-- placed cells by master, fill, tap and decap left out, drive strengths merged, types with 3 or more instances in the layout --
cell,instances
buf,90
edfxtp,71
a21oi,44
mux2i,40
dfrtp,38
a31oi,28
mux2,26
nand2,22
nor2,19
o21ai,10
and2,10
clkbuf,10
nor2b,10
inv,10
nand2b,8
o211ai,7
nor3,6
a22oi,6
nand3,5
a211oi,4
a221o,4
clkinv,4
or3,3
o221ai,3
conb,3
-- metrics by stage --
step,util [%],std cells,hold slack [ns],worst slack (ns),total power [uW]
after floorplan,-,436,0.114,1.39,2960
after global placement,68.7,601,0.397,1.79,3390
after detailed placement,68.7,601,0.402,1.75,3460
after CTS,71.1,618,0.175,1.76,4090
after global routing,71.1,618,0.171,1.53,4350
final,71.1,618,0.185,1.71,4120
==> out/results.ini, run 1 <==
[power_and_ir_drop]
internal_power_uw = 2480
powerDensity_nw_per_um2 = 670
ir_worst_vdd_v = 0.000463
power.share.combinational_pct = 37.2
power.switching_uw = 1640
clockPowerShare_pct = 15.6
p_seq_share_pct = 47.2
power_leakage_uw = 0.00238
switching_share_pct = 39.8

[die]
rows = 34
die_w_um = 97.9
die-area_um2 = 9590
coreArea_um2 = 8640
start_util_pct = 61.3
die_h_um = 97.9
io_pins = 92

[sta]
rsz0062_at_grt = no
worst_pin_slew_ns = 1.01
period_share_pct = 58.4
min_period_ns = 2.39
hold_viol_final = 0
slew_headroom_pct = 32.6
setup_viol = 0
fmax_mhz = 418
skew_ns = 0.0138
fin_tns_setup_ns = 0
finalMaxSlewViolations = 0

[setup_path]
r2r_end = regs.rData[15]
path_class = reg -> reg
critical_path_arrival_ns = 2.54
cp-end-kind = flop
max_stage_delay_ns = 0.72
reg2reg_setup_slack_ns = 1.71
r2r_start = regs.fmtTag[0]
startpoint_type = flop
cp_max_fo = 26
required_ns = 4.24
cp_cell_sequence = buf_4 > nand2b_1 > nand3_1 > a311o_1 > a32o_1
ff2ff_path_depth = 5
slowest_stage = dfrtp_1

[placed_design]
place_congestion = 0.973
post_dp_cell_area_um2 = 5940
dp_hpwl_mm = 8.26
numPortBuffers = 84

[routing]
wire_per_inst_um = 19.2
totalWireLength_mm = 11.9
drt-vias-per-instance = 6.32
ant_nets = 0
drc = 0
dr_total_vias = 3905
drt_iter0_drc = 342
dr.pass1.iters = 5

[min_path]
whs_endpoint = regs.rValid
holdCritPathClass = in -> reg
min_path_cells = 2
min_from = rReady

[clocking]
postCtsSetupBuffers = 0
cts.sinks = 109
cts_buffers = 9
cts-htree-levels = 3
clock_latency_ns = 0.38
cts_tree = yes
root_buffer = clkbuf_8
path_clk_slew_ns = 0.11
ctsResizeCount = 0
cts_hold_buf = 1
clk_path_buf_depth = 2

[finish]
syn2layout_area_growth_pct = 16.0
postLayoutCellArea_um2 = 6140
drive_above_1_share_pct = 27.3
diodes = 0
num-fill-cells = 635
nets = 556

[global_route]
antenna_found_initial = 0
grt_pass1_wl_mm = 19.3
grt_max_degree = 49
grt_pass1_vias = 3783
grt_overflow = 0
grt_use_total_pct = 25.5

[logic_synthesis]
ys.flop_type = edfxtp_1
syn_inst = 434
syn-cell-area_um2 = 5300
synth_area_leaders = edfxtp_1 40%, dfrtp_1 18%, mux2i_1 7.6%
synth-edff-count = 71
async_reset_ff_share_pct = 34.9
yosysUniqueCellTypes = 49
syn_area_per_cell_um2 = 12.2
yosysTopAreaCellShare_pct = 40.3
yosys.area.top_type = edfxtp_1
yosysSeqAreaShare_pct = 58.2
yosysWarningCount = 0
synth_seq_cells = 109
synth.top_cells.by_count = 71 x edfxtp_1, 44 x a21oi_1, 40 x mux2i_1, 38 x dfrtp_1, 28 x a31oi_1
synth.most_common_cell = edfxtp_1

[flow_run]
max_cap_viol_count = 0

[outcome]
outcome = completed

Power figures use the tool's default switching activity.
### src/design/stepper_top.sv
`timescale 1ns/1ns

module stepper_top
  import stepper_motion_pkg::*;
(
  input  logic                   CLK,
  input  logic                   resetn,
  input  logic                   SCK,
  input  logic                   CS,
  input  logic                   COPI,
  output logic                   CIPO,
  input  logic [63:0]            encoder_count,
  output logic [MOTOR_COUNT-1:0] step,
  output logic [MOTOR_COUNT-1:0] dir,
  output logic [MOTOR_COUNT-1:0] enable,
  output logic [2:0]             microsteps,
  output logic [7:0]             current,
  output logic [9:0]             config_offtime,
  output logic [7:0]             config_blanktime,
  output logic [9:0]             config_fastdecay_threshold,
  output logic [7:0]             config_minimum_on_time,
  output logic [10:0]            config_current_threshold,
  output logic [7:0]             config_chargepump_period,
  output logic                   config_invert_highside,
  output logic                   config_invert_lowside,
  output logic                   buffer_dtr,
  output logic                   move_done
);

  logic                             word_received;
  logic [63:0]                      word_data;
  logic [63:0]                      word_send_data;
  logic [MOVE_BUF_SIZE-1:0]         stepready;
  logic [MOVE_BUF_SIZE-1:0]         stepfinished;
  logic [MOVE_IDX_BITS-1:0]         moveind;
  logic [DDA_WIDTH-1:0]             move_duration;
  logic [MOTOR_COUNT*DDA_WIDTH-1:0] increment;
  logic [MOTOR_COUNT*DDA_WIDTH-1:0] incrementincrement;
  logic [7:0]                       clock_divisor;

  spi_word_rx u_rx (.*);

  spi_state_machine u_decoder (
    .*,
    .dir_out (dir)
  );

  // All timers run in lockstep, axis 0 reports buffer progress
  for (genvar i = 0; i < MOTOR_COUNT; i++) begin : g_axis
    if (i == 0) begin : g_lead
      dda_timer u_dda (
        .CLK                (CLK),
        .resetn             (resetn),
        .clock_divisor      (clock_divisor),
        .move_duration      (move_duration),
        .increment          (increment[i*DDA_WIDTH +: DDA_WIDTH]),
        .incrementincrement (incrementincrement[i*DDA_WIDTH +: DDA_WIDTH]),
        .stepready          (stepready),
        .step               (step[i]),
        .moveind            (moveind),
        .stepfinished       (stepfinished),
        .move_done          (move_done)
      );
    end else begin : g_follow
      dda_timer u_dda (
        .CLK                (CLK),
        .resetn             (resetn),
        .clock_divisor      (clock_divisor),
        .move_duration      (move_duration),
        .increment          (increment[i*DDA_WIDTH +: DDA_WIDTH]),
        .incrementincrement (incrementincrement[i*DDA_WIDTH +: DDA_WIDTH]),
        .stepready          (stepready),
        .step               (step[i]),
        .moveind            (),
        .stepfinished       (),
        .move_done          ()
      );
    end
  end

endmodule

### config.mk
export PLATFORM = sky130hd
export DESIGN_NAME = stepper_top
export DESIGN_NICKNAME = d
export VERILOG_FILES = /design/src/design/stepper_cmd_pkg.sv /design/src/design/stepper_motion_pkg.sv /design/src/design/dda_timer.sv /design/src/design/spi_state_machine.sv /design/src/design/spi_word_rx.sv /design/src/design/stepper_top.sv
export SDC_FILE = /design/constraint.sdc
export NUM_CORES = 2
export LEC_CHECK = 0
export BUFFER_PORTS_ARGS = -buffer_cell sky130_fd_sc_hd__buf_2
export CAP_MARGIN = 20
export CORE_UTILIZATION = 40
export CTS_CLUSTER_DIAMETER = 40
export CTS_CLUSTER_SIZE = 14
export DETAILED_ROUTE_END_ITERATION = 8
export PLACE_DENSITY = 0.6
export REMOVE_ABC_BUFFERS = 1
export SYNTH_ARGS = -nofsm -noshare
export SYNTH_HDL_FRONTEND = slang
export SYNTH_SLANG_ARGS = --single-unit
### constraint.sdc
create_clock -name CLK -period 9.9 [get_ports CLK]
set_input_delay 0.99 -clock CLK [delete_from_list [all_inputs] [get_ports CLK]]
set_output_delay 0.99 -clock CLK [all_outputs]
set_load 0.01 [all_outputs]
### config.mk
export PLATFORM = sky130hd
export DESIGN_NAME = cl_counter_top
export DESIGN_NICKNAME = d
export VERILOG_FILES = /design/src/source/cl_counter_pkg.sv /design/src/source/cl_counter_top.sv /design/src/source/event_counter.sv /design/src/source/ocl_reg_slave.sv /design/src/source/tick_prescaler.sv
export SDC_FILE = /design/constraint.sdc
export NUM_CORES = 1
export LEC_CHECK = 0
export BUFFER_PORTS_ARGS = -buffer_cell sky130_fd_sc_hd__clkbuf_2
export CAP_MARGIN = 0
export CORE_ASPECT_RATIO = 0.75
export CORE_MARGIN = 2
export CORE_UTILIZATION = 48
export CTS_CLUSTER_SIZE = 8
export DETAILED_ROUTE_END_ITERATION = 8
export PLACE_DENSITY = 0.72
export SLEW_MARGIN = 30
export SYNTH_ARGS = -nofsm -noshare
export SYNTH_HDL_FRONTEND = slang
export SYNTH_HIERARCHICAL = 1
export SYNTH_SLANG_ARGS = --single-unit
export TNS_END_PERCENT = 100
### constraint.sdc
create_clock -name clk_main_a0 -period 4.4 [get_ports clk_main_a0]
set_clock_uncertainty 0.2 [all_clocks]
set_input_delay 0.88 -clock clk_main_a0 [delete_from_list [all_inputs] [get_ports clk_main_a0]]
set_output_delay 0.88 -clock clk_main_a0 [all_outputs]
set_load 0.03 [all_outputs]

================================

TASK TO COMPLETE.
For the material above, reproduce exactly the lines from the line with "yosys.area.top_type = edfxtp_1" to the line with "outcome = completed", inclusive, and exclude all others.

RESPONSE AREA.
yosys.area.top_type = edfxtp_1
yosysSeqAreaShare_pct = 58.2
yosysWarningCount = 0
synth_seq_cells = 109
synth.top_cells.by_count = 71 x edfxtp_1, 44 x a21oi_1, 40 x mux2i_1, 38 x dfrtp_1, 28 x a31oi_1
synth.most_common_cell = edfxtp_1

[flow_run]
max_cap_viol_count = 0

[outcome]
outcome = completed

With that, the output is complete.